** Dataset records follows **

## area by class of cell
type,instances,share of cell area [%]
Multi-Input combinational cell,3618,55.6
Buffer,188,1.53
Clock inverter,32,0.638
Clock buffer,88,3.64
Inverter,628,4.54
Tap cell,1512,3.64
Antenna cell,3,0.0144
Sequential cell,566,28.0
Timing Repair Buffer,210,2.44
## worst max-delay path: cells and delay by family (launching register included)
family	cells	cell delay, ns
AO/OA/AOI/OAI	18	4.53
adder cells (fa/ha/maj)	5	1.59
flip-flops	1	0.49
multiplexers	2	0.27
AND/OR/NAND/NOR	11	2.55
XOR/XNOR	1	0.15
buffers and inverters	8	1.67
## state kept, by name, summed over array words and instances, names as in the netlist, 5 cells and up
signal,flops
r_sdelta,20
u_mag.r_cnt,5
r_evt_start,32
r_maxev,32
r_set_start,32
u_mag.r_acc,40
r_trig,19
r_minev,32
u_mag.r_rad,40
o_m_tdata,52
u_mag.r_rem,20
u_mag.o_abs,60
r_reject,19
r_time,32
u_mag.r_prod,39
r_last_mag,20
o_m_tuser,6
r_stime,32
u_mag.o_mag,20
[src/hdl/cce_pkg.sv]
// Shared constants and types for the character CRC codeword encoder.
// Used by cce_cell and char_crc_codeword_encoder; depends on nothing else.
package cce_pkg;

    localparam int MSG_BITS      = 7;
    localparam int MAX_POLY_BITS = 33;
    localparam int REM_BITS      = MAX_POLY_BITS - 1;
    localparam int WORK_W        = MSG_BITS + REM_BITS;
    localparam int CW_W          = WORK_W;
    localparam int LEN_W         = 6;
    localparam int CFG_W         = MAX_POLY_BITS;
    localparam int SHAMT_W       = $clog2(REM_BITS + 1);

    // Configuration register indexes.
    localparam logic REG_GENERATOR = 1'b0;
    localparam logic REG_POLY_LEN  = 1'b1;

    // Data handed from one cell to the next.
    typedef struct packed {
        logic                valid;
        logic [MSG_BITS-1:0] msg;
        logic [WORK_W-1:0]   work;
    } t_cell_bus;

endpackage

[src/hdl/char_crc_codeword_encoder.sv]
// Character CRC codeword encoder, top level: configuration, cell chain, output stage.
// Depends on cce_pkg and cce_cell.
// Pipeline: 7 registered cells, then 1 output stage, from an accepted transfer to its result strobe.
// Throughput: one character per cycle; busy is never raised and the receiver cannot stall.
// Reset: synchronous, active low; the generator returns to 11, the length to 4,
// and all in-flight transfers are dropped.
module char_crc_codeword_encoder
    import cce_pkg::*;
(
    input  logic                i_clk,
    input  logic                i_rst_n,
    input  logic                start,
    output logic                busy,
    input  logic [7:0]          i_data_char,
    input  logic                i_cfg_we,
    input  logic                i_cfg_idx,
    input  logic [CFG_W-1:0]    i_cfg_wdata,
    output logic                o_valid,
    output logic [CW_W-1:0]     o_codeword,
    output logic [LEN_W-1:0]    o_codeword_length
);

    logic [MAX_POLY_BITS-1:0] r_gen;
    logic [LEN_W-1:0]         r_poly_len;
    logic [LEN_W-1:0]         len_clamped;
    logic [SHAMT_W-1:0]       rem_bits;
    logic [SHAMT_W-1:0]       align_shift;
    logic [MAX_POLY_BITS-1:0] gen_aligned;
    t_cell_bus                chain [MSG_BITS+1];
    logic [CW_W-1:0]          full_word;
    logic                     r_valid;
    logic [CW_W-1:0]          r_codeword;
    logic [LEN_W-1:0]         r_codeword_length;

    always_ff @(posedge i_clk) begin
        if (!i_rst_n) begin
            r_gen      <= MAX_POLY_BITS'(11);
            r_poly_len <= LEN_W'(4);
        end else if (i_cfg_we) begin
            unique case (i_cfg_idx)
                REG_GENERATOR: r_gen      <= i_cfg_wdata;
                REG_POLY_LEN:  r_poly_len <= i_cfg_wdata[LEN_W-1:0];
                default:       r_gen      <= r_gen;
            endcase
        end
    end

    always_comb begin
        len_clamped = r_poly_len;
        if (r_poly_len == '0) begin
            len_clamped = LEN_W'(1);
        end else if (r_poly_len > LEN_W'(MAX_POLY_BITS)) begin
            len_clamped = LEN_W'(MAX_POLY_BITS);
        end
    end

    assign rem_bits    = SHAMT_W'(len_clamped - LEN_W'(1));
    assign align_shift = SHAMT_W'(REM_BITS) - rem_bits;
    // Shifting left drops the pattern bits at and above its length.
    assign gen_aligned = r_gen << align_shift;

    assign busy = 1'b0;

    assign chain[0].valid = start;
    assign chain[0].msg   = i_data_char[MSG_BITS-1:0];
    assign chain[0].work  = {i_data_char[MSG_BITS-1:0], {REM_BITS{1'b0}}};

    for (genvar g = 0; g < MSG_BITS; g++) begin : g_cell
        cce_cell u_cell (
            .i_clk        (i_clk),
            .i_rst_n      (i_rst_n),
            .i_gen_aligned(gen_aligned),
            .i_bus        (chain[g]),
            .o_bus        (chain[g+1])
        );
    end

    // After all cells the remainder is left aligned in the top work bits.
    assign full_word = {chain[MSG_BITS].msg, chain[MSG_BITS].work[WORK_W-1 -: REM_BITS]};

    always_ff @(posedge i_clk) begin
        if (!i_rst_n) begin
            r_valid <= 1'b0;
        end else begin
            r_valid <= chain[MSG_BITS].valid;
        end
        r_codeword        <= full_word >> align_shift;
        r_codeword_length <= LEN_W'(MSG_BITS) + LEN_W'(rem_bits);
    end

    assign o_valid           = r_valid;
    assign o_codeword        = r_codeword;
    assign o_codeword_length = r_codeword_length;

endmodule

[src/hdl/cce_cell.sv]
// One division cell: handles the leading dividend bit and shifts the rest up.
// Depends on cce_pkg.
module cce_cell
    import cce_pkg::*;
(
    input  logic                     i_clk,
    input  logic                     i_rst_n,
    input  logic [MAX_POLY_BITS-1:0] i_gen_aligned,
    input  t_cell_bus                i_bus,
    output t_cell_bus                o_bus
);

    logic                r_valid;
    logic [MSG_BITS-1:0] r_msg;
    logic [WORK_W-1:0]   r_work;
    logic [WORK_W-1:0]   n_work;
    logic [WORK_W-1:0]   gen_top;

    // The pattern's top bit sits on the leading work bit.
    assign gen_top = {i_gen_aligned, {(WORK_W - MAX_POLY_BITS){1'b0}}};

    always_comb begin
        n_work = i_bus.work;
        if (i_bus.work[WORK_W-1]) begin
            n_work = i_bus.work ^ gen_top;
        end
        n_work = {n_work[WORK_W-2:0], 1'b0};
    end

    always_ff @(posedge i_clk) begin
        if (!i_rst_n) begin
            r_valid <= 1'b0;
        end else begin
            r_valid <= i_bus.valid;
        end
        r_msg  <= i_bus.msg;
        r_work <= n_work;
    end

    assign o_bus.valid = r_valid;
    assign o_bus.msg   = r_msg;
    assign o_bus.work  = r_work;

endmodule

[config.mk]
export PLATFORM = sky130hd
export DESIGN_NAME = char_crc_codeword_encoder
export DESIGN_NICKNAME = d
export VERILOG_FILES = /design/src/hdl/cce_pkg.sv /design/src/hdl/char_crc_codeword_encoder.sv /design/src/hdl/cce_cell.sv
export SDC_FILE = /design/constraint.sdc
export NUM_CORES = 1
export LEC_CHECK = 0
export ABC_AREA = 1
export BUFFER_PORTS_ARGS = -buffer_cell sky130_fd_sc_hd__buf_2
export CAP_MARGIN = 10
export CORE_UTILIZATION = 25
export CTS_CLUSTER_DIAMETER = 150
export DETAILED_ROUTE_END_ITERATION = 10
export GPL_ROUTABILITY_DRIVEN = 0
export PLACE_DENSITY = 0.38
export SLEW_MARGIN = 20
export SYNTH_ARGS = -nofsm -noshare
export SYNTH_HDL_FRONTEND = slang
export SYNTH_SLANG_ARGS = --single-unit
[constraint.sdc]
create_clock -name i_clk -period 4.7 [get_ports i_clk]
set_input_delay 0.94 -clock i_clk [delete_from_list [all_inputs] [get_ports i_clk]]
set_output_delay 0.94 -clock i_clk [all_outputs]
set_load 0.01 [all_outputs]
File: config.mk
export PLATFORM = sky130hd
export DESIGN_NAME = dual_axis_pid_tracker_flat
export DESIGN_NICKNAME = d
export VERILOG_FILES = /design/src/rtl/core/dapt_pkg.sv /design/src/rtl/core/dapt_if.sv /design/src/rtl/core/dual_axis_pid_tracker.sv /design/src/rtl/core/dapt_mul.sv /design/src/rtl/core/dapt_div.sv /design/src/rtl/core/dapt_ctrl.sv /design/src/rtl/core/dapt_dp.sv /design/src/flat_wrapper.sv
export SDC_FILE = /design/constraint.sdc
export NUM_CORES = 2
export LEC_CHECK = 0
export ABC_AREA = 0
export BUFFER_PORTS_ARGS = -buffer_cell sky130_fd_sc_hd__buf_2
export CORE_UTILIZATION = 62
export CTS_BUF_LIST = sky130_fd_sc_hd__clkbuf_2 sky130_fd_sc_hd__clkbuf_4 sky130_fd_sc_hd__clkbuf_8
export DETAILED_ROUTE_END_ITERATION = 10
export PLACE_DENSITY = 0.88
export SLEW_MARGIN = 0
export SYNTH_ARGS = -nofsm -noshare
export SYNTH_HDL_FRONTEND = slang
export SYNTH_SLANG_ARGS = --single-unit
File: constraint.sdc
create_clock -name clk -period 12.3 [get_ports clk]
set_input_delay 0.615 -clock clk [delete_from_list [all_inputs] [get_ports clk]]
set_output_delay 0.615 -clock clk [all_outputs]
set_load 0.005 [all_outputs]
File: src/rtl/core/dapt_pkg.sv
// Package for the dual axis PID tracker: widths, constants, sequencer states
// and the command/status structs between controller and datapath.
// No dependencies.
`timescale 1ns / 1ps
package dapt_pkg;

  localparam int PIX_W     = 12;          // pixel coordinate width
  localparam int W         = 56;          // working width of the shared datapath
  localparam int GAIN_W    = 16;          // multiplier coefficient width
  localparam int MUL_STEPS = GAIN_W;
  localparam int DIV_STEPS = 36;          // numerator magnitude bits
  localparam int DEN_W     = 16;
  localparam int CFG_IDX_W = 3;
  localparam int CFG_W     = 18;

  localparam logic [15:0] CENTRE_ANGLE = 16'd23040;
  localparam logic [31:0] DT_MIN       = 32'd5;
  localparam logic [31:0] DT_MAX       = 32'd100;
  localparam logic [15:0] MS_PER_S     = 16'd1000;
  localparam logic [15:0] FULL_SCALE   = 16'd46080;
  localparam int          PULSE_SPAN   = 2000;
  localparam logic [12:0] PULSE_BASE   = 13'd500;
  localparam logic [12:0] PULSE_TOP    = 13'd2500;
  localparam logic signed [W-1:0] E_MAX = W'(64'sd8388607);
  localparam logic signed [W-1:0] E_MIN = -W'(64'sd8388608);

  localparam logic [CFG_IDX_W-1:0] CFG_KP    = 3'd0;
  localparam logic [CFG_IDX_W-1:0] CFG_KI    = 3'd1;
  localparam logic [CFG_IDX_W-1:0] CFG_KD    = 3'd2;
  localparam logic [CFG_IDX_W-1:0] CFG_SCALE = 3'd3;
  localparam logic [CFG_IDX_W-1:0] CFG_CLIM  = 3'd4;
  localparam logic [CFG_IDX_W-1:0] CFG_ILIM  = 3'd5;
  localparam logic [CFG_IDX_W-1:0] CFG_FLOOR = 3'd6;
  localparam logic [CFG_IDX_W-1:0] CFG_CEIL  = 3'd7;

  typedef enum logic [3:0] {
    ST_IDLE, ST_DT, ST_LOST, ST_ERR, ST_IMUL, ST_IDIV, ST_DMUL, ST_DDIV,
    ST_KP, ST_KI, ST_KD, ST_PULSE, ST_OUT
  } state_t;

  typedef struct packed {
    state_t step;
    logic   axis;
    logic   start;
    logic   commit;
    logic   load;
  } cmd_t;

  typedef struct packed {
    logic unit_done;
    logic lost;
    logic out_free;
  } sts_t;

  function automatic logic is_unit(state_t s);
    return (s == ST_ERR) || (s == ST_IMUL) || (s == ST_IDIV) || (s == ST_DMUL) ||
           (s == ST_DDIV) || (s == ST_KP) || (s == ST_KI) || (s == ST_KD) ||
           (s == ST_PULSE);
  endfunction

endpackage

File: src/rtl/core/dapt_if.sv
// Valid/ready channel interfaces for the tracker's input and result words.
// Depends on dapt_pkg.
`timescale 1ns / 1ps
interface dapt_in_if;
  import dapt_pkg::*;
  logic             valid;
  logic             ready;
  logic [PIX_W-1:0] measured_x;
  logic [PIX_W-1:0] wanted_x;
  logic [PIX_W-1:0] measured_y;
  logic [PIX_W-1:0] wanted_y;
  logic [31:0]      tick_ms;
  modport source(output valid, measured_x, wanted_x, measured_y, wanted_y, tick_ms,
                 input ready);
  modport sink(input valid, measured_x, wanted_x, measured_y, wanted_y, tick_ms,
               output ready);
endinterface

interface dapt_out_if;
  logic               valid;
  logic               ready;
  logic [15:0]        angle_h;
  logic [15:0]        angle_v;
  logic [11:0]        pulse_h;
  logic [11:0]        pulse_v;
  logic signed [13:0] correction_h;
  logic signed [13:0] correction_v;
  logic               target_lost;
  modport source(output valid, angle_h, angle_v, pulse_h, pulse_v, correction_h,
                 correction_v, target_lost, input ready);
  modport sink(input valid, angle_h, angle_v, pulse_h, pulse_v, correction_h,
               correction_v, target_lost, output ready);
endinterface

File: src/rtl/core/dual_axis_pid_tracker.sv
// Dual axis PID tracker, top level. Each accepted word carries measured and
// goal pixel positions for both axes plus a millisecond timestamp and gives
// exactly one result word with new servo angles, pulse widths and the clamped
// corrections. Words are handled one at a time: a tracked frame makes, per
// axis, six passes through the 16-step shared multiplier and three through
// the 36-step shared divider; a frame with the target lost makes only the
// two pulse divisions. A new word is accepted as soon as the previous result
// sits in the output register. Configuration writes go to cfg_index 0..7;
// the user must make them only while idle, as the block does not enforce it.
`timescale 1ns / 1ps
module dual_axis_pid_tracker (
  input  logic                           clk,
  input  logic                           rst_n,
  dapt_in_if.sink                        in_ch,
  dapt_out_if.source                     out_ch,
  input  logic                           cfg_we,
  input  logic [dapt_pkg::CFG_IDX_W-1:0] cfg_index,
  input  logic [dapt_pkg::CFG_W-1:0]     cfg_data
);
  import dapt_pkg::*;

  cmd_t cmd;
  sts_t sts;

  dapt_ctrl u_ctrl (
    .clk(clk), .rst_n(rst_n), .in_valid(in_ch.valid), .in_ready(in_ch.ready),
    .sts(sts), .cmd(cmd)
  );

  dapt_dp u_dp (
    .clk(clk), .rst_n(rst_n), .cmd(cmd), .sts(sts),
    .cfg_we(cfg_we), .cfg_index(cfg_index), .cfg_data(cfg_data),
    .measured_x(in_ch.measured_x), .wanted_x(in_ch.wanted_x),
    .measured_y(in_ch.measured_y), .wanted_y(in_ch.wanted_y),
    .tick_ms(in_ch.tick_ms),
    .out_valid(out_ch.valid), .out_ready(out_ch.ready),
    .angle_h(out_ch.angle_h), .angle_v(out_ch.angle_v),
    .pulse_h(out_ch.pulse_h), .pulse_v(out_ch.pulse_v),
    .correction_h(out_ch.correction_h), .correction_v(out_ch.correction_v),
    .target_lost(out_ch.target_lost)
  );
endmodule

File: src/rtl/core/dapt_mul.sv
// Shift-add multiplier: unsigned 16-bit coefficient times signed operand,
// one coefficient bit per cycle. Depends on dapt_pkg.
`timescale 1ns / 1ps
module dapt_mul (
  input  logic                           clk,
  input  logic                           rst_n,
  input  logic                           start,
  input  logic [dapt_pkg::GAIN_W-1:0]    a,
  input  logic signed [dapt_pkg::W-1:0]  b,
  output logic                           done,
  output logic signed [dapt_pkg::W-1:0]  p
);
  import dapt_pkg::*;
  localparam int CNT_W = $clog2(MUL_STEPS + 1);

  logic [GAIN_W-1:0]   a_r;
  logic signed [W-1:0] b_r, p_r;
  logic [CNT_W-1:0]    cnt_r;
  logic                done_r;

  always_ff @(posedge clk) begin
    if (!rst_n) begin
      cnt_r  <= '0;
      done_r <= 1'b0;
    end else begin
      done_r <= 1'b0;
      if (start) begin
        cnt_r <= CNT_W'(MUL_STEPS);
      end else if (cnt_r != '0) begin
        cnt_r <= cnt_r - 1'b1;
        if (cnt_r == CNT_W'(1)) done_r <= 1'b1;
      end
    end
  end

  always_ff @(posedge clk) begin
    if (start) begin
      a_r <= a;
      b_r <= b;
      p_r <= '0;
    end else if (cnt_r != '0) begin
      if (a_r[0]) p_r <= p_r + b_r;
      b_r <= b_r <<< 1;
      a_r <= a_r >> 1;
    end
  end

  assign done = done_r;
  assign p    = p_r;

  always_ff @(posedge clk) begin
    if (rst_n) assert (!(start && cnt_r != '0))
      else $error("multiplier restarted while busy");
  end
endmodule

File: src/rtl/core/dapt_div.sv
// Restoring divider with floor rounding: signed numerator, positive divisor,
// one quotient bit per cycle. Depends on dapt_pkg.
`timescale 1ns / 1ps
module dapt_div (
  input  logic                           clk,
  input  logic                           rst_n,
  input  logic                           start,
  input  logic signed [dapt_pkg::W-1:0]  n,
  input  logic [dapt_pkg::DEN_W-1:0]     d,
  output logic                           done,
  output logic signed [dapt_pkg::W-1:0]  q
);
  import dapt_pkg::*;
  localparam int CNT_W = $clog2(DIV_STEPS + 1);

  logic [DIV_STEPS-1:0] num_r;
  logic [DEN_W-1:0]     rem_r, den_r;
  logic                 neg_r;
  logic [CNT_W-1:0]     cnt_r;
  logic                 done_r;
  logic signed [W-1:0]  mag;
  logic [DEN_W:0]       trial;
  logic                 fit;
  logic [W-1:0]         quot;

  assign mag   = n[W-1] ? -n : n;
  assign trial = {rem_r, num_r[DIV_STEPS-1]};
  assign fit   = trial >= {1'b0, den_r};

  always_ff @(posedge clk) begin
    if (!rst_n) begin
      cnt_r  <= '0;
      done_r <= 1'b0;
    end else begin
      done_r <= 1'b0;
      if (start) begin
        cnt_r <= CNT_W'(DIV_STEPS);
      end else if (cnt_r != '0) begin
        cnt_r <= cnt_r - 1'b1;
        if (cnt_r == CNT_W'(1)) done_r <= 1'b1;
      end
    end
  end

  always_ff @(posedge clk) begin
    if (start) begin
      num_r <= mag[DIV_STEPS-1:0];
      rem_r <= '0;
      den_r <= d;
      neg_r <= n[W-1];
    end else if (cnt_r != '0) begin
      rem_r <= fit ? DEN_W'(trial - {1'b0, den_r}) : trial[DEN_W-1:0];
      num_r <= {num_r[DIV_STEPS-2:0], fit};
    end
  end

  // floor: a negative quotient with a remainder rounds one further down
  assign quot = W'(num_r) + W'(neg_r && rem_r != '0);
  assign q    = neg_r ? -$signed(quot) : $signed(quot);
  assign done = done_r;

  always_ff @(posedge clk) begin
    if (rst_n) assert (!(start && cnt_r != '0))
      else $error("divider restarted while busy");
  end
endmodule
--- config.mk ---
export PLATFORM = sky130hd
export DESIGN_NAME = two_way_cache_with_victim_buffer
export DESIGN_NICKNAME = d
export VERILOG_FILES = /design/src/tcv_pkg.sv /design/src/two_way_cache_with_victim_buffer.sv /design/src/tcv_ram.sv /design/src/tcv_ctrl.sv /design/src/tcv_dp.sv
export SDC_FILE = /design/constraint.sdc
export NUM_CORES = 2
export LEC_CHECK = 0
export ABC_AREA = 1
export BUFFER_PORTS_ARGS = -buffer_cell sky130_fd_sc_hd__buf_2
export CAP_MARGIN = 20
export CORE_UTILIZATION = 44
export DETAILED_ROUTE_END_ITERATION = 8
export HOLD_SLACK_MARGIN = 0.15
export PLACE_DENSITY = 0.6
export SLEW_MARGIN = 20
export SYNTH_ARGS = -nofsm -noshare
export SYNTH_HDL_FRONTEND = slang
export SYNTH_SLANG_ARGS = --single-unit
export TNS_END_PERCENT = 30
--- constraint.sdc ---
create_clock -name clk -period 7 [get_ports clk]
set_input_delay 0.7 -clock clk [delete_from_list [all_inputs] [get_ports clk]]
set_output_delay 0.7 -clock clk [all_outputs]
set_load 0.005 [all_outputs]
--- src/tcv_pkg.sv ---
// ----------------------------------------------------------------------------
// tcv_pkg
// Shared constants, codes and types for the two-way cache with victim buffer.
// ----------------------------------------------------------------------------
package tcv_pkg;

	// SET_COUNT and VICTIM_ENTRIES are powers of two or small counts.
	// SET_COUNT must be a power of two.
	localparam int SET_COUNT      = 32;
	localparam int VICTIM_ENTRIES = 2;
	localparam int OFFSET_BITS    = 6;

	localparam int ADDR_W    = 32;
	localparam int CNT_W     = 32;
	localparam int WAYS      = 2;
	localparam int SET_W     = $clog2(SET_COUNT);
	localparam int BLK_W     = ADDR_W - OFFSET_BITS;
	localparam int TAG_W     = BLK_W - SET_W;
	localparam int VIC_W     = (VICTIM_ENTRIES > 1) ? $clog2(VICTIM_ENTRIES) : 1;
	localparam int OUTCOME_W = 2;

	typedef enum logic [OUTCOME_W-1:0] {
		OUT_MAIN_HIT   = 2'd0,
		OUT_VICTIM_HIT = 2'd1,
		OUT_MISS       = 2'd2
	} outcome_t;

	typedef enum logic {
		ST_IDLE,
		ST_LOOKUP
	} tcv_state_t;

	typedef struct packed {
		logic capture;
		logic commit;
	} tcv_cmd_t;

endpackage

--- src/two_way_cache_with_victim_buffer.sv ---
// ----------------------------------------------------------------------------
// two_way_cache_with_victim_buffer
// Sequence: an accepted address beat starts the registered tag RAM read and moves
// the controller to ST_LOOKUP, where lookup and update commit into the result
// register; a stalled result holds the lookup, and no new address is taken meanwhile.
// Reset: valid bits, LRU bits, victim buffer state and miss counter are set at
// once by arst_n; tag RAM contents are not cleared and no clearing pass runs.
// ----------------------------------------------------------------------------
module two_way_cache_with_victim_buffer import tcv_pkg::*; (
	input  logic                 clk,
	input  logic                 arst_n,
	input  logic                 addr_valid,
	output logic                 addr_stall,
	input  logic [ADDR_W-1:0]    address,
	output logic                 res_valid,
	input  logic                 res_stall,
	output logic [OUTCOME_W-1:0] outcome,
	output logic                 way_used,
	output logic                 evicted_to_victim,
	output logic [CNT_W-1:0]     miss_total
);

	tcv_cmd_t cmd;

	tcv_ctrl u_ctrl (
		.clk        (clk),
		.arst_n     (arst_n),
		.addr_valid (addr_valid),
		.addr_stall (addr_stall),
		.res_valid  (res_valid),
		.res_stall  (res_stall),
		.cmd        (cmd)
	);

	tcv_dp u_dp (
		.clk               (clk),
		.arst_n            (arst_n),
		.cmd               (cmd),
		.address           (address),
		.outcome           (outcome),
		.way_used          (way_used),
		.evicted_to_victim (evicted_to_victim),
		.miss_total        (miss_total)
	);

endmodule
==> src/rtl/core/swlp_cell.sv <==
// One cell of the sample ring: holds a sample and passes it on when enabled.
`timescale 1ns / 1ps
module swlp_cell (
  input  logic              clk,
  input  logic              en,
  input  swlp_pkg::sample_t d,
  output swlp_pkg::sample_t q
);

  swlp_pkg::sample_t q_r;

  // sample register, no reset needed
  always_ff @(posedge clk) begin
    if (en) begin
      q_r <= d;
    end
  end

  assign q = q_r;

endmodule

==> config.mk <==
export PLATFORM = sky130hd
export DESIGN_NAME = swlp_cell
export DESIGN_NICKNAME = d
export VERILOG_FILES = /design/src/rtl/core/sliding_window_linear_predictor_assert.svh /design/src/rtl/core/swlp_pkg.sv /design/src/rtl/core/swlp_cell.sv
export SDC_FILE = /design/constraint.sdc
export NUM_CORES = 1
export LEC_CHECK = 0
export ABC_AREA = 1
export BUFFER_PORTS_ARGS = -buffer_cell sky130_fd_sc_hd__buf_2
export CAP_MARGIN = 20
export CORE_UTILIZATION = 35
export CTS_CLUSTER_SIZE = 10
export DETAILED_ROUTE_END_ITERATION = 12
export PLACE_DENSITY = 0.78
export SLEW_MARGIN = 10
export SYNTH_ARGS = -nofsm -noshare
export SYNTH_HDL_FRONTEND = slang
export SYNTH_SLANG_ARGS = --single-unit
==> constraint.sdc <==
create_clock -name clk -period 0.8 [get_ports clk]
set_input_delay 0.12 -clock clk [delete_from_list [all_inputs] [get_ports clk]]
set_output_delay 0.12 -clock clk [all_outputs]
set_load 0.1 [all_outputs]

** End of Dataset records **

Work order:
Please copy only the lines between the first line of the entries and the line with "r_set_start,32", keeping those two end lines as well, exactly as written.

Written answer:
## area by class of cell
type,instances,share of cell area [%]
Multi-Input combinational cell,3618,55.6
Buffer,188,1.53
Clock inverter,32,0.638
Clock buffer,88,3.64
Inverter,628,4.54
Tap cell,1512,3.64
Antenna cell,3,0.0144
Sequential cell,566,28.0
Timing Repair Buffer,210,2.44
## worst max-delay path: cells and delay by family (launching register included)
family	cells	cell delay, ns
AO/OA/AOI/OAI	18	4.53
adder cells (fa/ha/maj)	5	1.59
flip-flops	1	0.49
multiplexers	2	0.27
AND/OR/NAND/NOR	11	2.55
XOR/XNOR	1	0.15
buffers and inverters	8	1.67
## state kept, by name, summed over array words and instances, names as in the netlist, 5 cells and up
signal,flops
r_sdelta,20
u_mag.r_cnt,5
r_evt_start,32
r_maxev,32
r_set_start,32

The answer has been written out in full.